Imagine you’re sitting in a hospital waiting room. You’ve been scanned for pain in your ankle that has been bothering you for some time. The scan was managed by a nurse who was quickly and easily able to use the CT machine to focus on the area of pain as identified on your referral from your GP. So far, so normal – right?

Now imagine the same nurse has told you that the scan results were going to be put into the hospital’s AI platform to diagnose the cause of your pain, the severity of the injury and likelihood of it getting worse? What if the nurse also advised that the platform would decide if a consultant was required to take a further look at the scan? If so, you would be seen within an hour, and if not you would receive a text message advising of the next steps which may involve rest, medication or referral back to your GP or a physio?
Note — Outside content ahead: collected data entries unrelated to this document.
`config.mk`:
```
export PLATFORM = sky130hd
export DESIGN_NAME = mem_b
export DESIGN_NICKNAME = d
export VERILOG_FILES = /design/src/rtl/mem_b.sv
export SDC_FILE = /design/constraint.sdc
export NUM_CORES = 1
export LEC_CHECK = 0
export ABC_AREA = 1
export CORE_MARGIN = 2
export CORE_UTILIZATION = 50
export DETAILED_ROUTE_END_ITERATION = 7
export PLACE_DENSITY = 0.8
export SLEW_MARGIN = 40
export SYNTH_ARGS = -nofsm -noshare
export SYNTH_HDL_FRONTEND = slang
export SYNTH_SLANG_ARGS = --single-unit
export TNS_END_PERCENT = 30
```
`constraint.sdc`:
```
create_clock -name clk -period 25.8 [get_ports clk]
set_clock_uncertainty 0.1 [all_clocks]
set_input_delay 3.87 -clock clk [delete_from_list [all_inputs] [get_ports clk]]
set_output_delay 3.87 -clock clk [all_outputs]
set_load 0.05 [all_outputs]
```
Even as recently as two years ago, the very thought would have startled many of us, but the capabilities of artificial intelligence and machine learning are growing at an incredible rate. As such, the NHS is ideally positioned to begin using this technology to investigate, understand and hopefully address some of the most pressing challenges caused by an increasingly ageing and therefore demanding population.
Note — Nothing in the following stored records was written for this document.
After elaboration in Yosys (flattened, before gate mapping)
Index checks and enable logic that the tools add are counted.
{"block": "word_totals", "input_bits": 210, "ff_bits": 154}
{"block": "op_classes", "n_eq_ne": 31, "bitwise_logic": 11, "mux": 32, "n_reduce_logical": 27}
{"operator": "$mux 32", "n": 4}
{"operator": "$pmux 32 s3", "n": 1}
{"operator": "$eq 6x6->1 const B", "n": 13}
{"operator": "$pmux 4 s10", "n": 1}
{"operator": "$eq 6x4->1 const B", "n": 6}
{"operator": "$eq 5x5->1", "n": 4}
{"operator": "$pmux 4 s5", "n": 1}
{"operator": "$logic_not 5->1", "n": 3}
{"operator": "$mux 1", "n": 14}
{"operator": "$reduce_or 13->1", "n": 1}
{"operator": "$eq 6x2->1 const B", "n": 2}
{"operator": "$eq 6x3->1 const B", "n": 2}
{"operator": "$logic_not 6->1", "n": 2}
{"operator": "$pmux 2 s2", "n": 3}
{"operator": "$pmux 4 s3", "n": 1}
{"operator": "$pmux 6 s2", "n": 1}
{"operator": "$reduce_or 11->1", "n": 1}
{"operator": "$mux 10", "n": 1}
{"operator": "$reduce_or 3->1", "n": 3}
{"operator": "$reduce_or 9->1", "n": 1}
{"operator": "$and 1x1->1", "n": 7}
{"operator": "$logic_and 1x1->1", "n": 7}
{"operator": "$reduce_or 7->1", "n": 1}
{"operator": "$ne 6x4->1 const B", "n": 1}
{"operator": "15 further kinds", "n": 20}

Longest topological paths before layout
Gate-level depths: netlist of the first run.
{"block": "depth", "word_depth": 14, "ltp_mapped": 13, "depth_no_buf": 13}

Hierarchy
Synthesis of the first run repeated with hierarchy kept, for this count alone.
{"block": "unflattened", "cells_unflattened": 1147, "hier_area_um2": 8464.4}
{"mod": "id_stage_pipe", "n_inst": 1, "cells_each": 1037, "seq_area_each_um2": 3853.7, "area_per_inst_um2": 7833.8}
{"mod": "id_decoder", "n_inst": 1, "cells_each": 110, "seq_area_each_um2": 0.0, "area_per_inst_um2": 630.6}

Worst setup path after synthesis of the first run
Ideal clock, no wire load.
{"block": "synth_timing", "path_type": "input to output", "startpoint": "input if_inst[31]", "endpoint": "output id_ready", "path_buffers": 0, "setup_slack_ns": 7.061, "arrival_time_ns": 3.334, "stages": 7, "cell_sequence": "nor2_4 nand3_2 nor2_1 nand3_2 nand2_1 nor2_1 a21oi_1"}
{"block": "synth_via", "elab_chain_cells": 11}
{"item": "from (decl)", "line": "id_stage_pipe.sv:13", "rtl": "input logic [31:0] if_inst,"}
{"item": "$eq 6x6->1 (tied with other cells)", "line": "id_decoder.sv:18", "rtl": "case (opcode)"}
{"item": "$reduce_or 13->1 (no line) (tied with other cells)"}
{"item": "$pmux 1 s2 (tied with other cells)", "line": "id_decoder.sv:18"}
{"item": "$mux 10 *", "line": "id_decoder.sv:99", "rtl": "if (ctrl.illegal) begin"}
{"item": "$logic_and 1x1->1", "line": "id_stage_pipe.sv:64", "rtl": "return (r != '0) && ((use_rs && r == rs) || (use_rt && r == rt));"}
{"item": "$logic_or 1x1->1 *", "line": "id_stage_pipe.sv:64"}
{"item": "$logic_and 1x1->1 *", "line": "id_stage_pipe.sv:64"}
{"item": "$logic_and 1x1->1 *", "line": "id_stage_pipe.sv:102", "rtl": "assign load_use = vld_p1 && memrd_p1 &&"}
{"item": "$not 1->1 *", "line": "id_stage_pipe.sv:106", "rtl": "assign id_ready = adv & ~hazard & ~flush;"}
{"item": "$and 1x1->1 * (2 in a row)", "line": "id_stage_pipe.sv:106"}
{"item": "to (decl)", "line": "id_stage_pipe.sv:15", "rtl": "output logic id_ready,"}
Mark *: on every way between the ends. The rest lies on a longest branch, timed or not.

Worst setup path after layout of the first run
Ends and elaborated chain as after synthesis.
An initial reaction may be “Well, this means less healthcare professionals, a more impersonal level of care and cost savings”. However, if we consider AI working with Human Intelligence and not replacing it, we could actually (and I’m not suggesting this will be the case within the NHS, which is unfortunately used as a political football) see more effective and focused care and human interactions for those who really need the support of medical professionals.
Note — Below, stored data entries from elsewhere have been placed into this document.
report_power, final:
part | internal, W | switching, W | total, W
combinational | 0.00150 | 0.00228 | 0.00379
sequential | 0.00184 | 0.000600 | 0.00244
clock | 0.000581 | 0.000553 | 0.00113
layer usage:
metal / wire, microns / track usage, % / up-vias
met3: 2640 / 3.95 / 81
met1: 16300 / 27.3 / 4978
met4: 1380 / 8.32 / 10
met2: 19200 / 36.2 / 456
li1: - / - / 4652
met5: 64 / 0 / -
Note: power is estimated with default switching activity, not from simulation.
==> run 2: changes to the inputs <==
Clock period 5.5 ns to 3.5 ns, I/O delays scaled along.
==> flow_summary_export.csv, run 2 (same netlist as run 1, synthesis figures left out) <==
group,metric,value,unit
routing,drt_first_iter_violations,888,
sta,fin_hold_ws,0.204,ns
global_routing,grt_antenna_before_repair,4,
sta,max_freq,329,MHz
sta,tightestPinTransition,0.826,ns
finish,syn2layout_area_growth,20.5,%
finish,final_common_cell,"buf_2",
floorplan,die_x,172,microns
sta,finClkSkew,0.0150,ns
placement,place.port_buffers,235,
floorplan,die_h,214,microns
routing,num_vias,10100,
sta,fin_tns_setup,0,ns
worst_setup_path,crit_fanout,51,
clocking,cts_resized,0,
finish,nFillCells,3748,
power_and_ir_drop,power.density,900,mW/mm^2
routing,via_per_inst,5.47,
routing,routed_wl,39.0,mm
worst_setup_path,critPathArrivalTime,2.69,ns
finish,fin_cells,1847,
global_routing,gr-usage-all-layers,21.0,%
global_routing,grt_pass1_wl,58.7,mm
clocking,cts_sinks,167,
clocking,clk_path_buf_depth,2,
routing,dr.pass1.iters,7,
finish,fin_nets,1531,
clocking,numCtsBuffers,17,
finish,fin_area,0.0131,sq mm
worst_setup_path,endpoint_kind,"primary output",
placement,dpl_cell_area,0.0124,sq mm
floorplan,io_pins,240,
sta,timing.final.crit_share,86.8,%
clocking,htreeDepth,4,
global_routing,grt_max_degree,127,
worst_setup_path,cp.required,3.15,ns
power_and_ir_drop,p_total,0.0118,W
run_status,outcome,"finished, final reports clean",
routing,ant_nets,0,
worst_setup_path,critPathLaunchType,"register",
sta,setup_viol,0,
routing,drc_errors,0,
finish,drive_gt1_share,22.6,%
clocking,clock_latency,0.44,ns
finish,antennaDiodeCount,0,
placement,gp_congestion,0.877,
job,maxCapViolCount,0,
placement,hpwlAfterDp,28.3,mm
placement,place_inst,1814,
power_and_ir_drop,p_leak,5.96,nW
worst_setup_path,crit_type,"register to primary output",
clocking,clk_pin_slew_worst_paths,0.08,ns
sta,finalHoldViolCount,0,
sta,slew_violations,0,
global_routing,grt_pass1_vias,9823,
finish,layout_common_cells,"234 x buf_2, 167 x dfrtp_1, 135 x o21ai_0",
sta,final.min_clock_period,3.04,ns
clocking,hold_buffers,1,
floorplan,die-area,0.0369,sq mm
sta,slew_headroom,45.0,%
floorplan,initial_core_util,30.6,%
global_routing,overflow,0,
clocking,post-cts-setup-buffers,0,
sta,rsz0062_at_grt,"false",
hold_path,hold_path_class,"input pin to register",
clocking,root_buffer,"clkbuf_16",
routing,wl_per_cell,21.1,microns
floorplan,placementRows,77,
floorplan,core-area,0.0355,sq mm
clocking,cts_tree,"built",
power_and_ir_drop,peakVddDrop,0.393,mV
The NHS are using AI now, today – and looking to blend it with real human care and empathy – and I would argue not before time.

As this article in The Guardian outlines, University College London Hospitals (UCLH) and the Alan Turing Institute are working together to develop AI services and solutions that fit within a patient’s relationship and experience with the trust.

By using AI at the right point (for example, identifying the conditions in which someone may miss an appointment or indeed could become more susceptible to further infection), the trust believes they will be able to better assign their skilled and experienced human resources to the right and most effective point in the patient journey.

There are of course very many challenges to overcome, not least individual privacy (for which in a future post I will talk about ‘Willing openness’), network and system security, and of course, ‘learned helplessness’ – where humans rely so much on computers to inform decision making that they forget their own knowledge. To take a view of Artificial-supported Human Intelligence, as the NHS are beginning to, really does open the door to improved and enhanced care and a much more human approach to supporting those who need it.

So, the possibility for AI to improve the human capability to learn and support one another rather than replacing it? That might just catch on.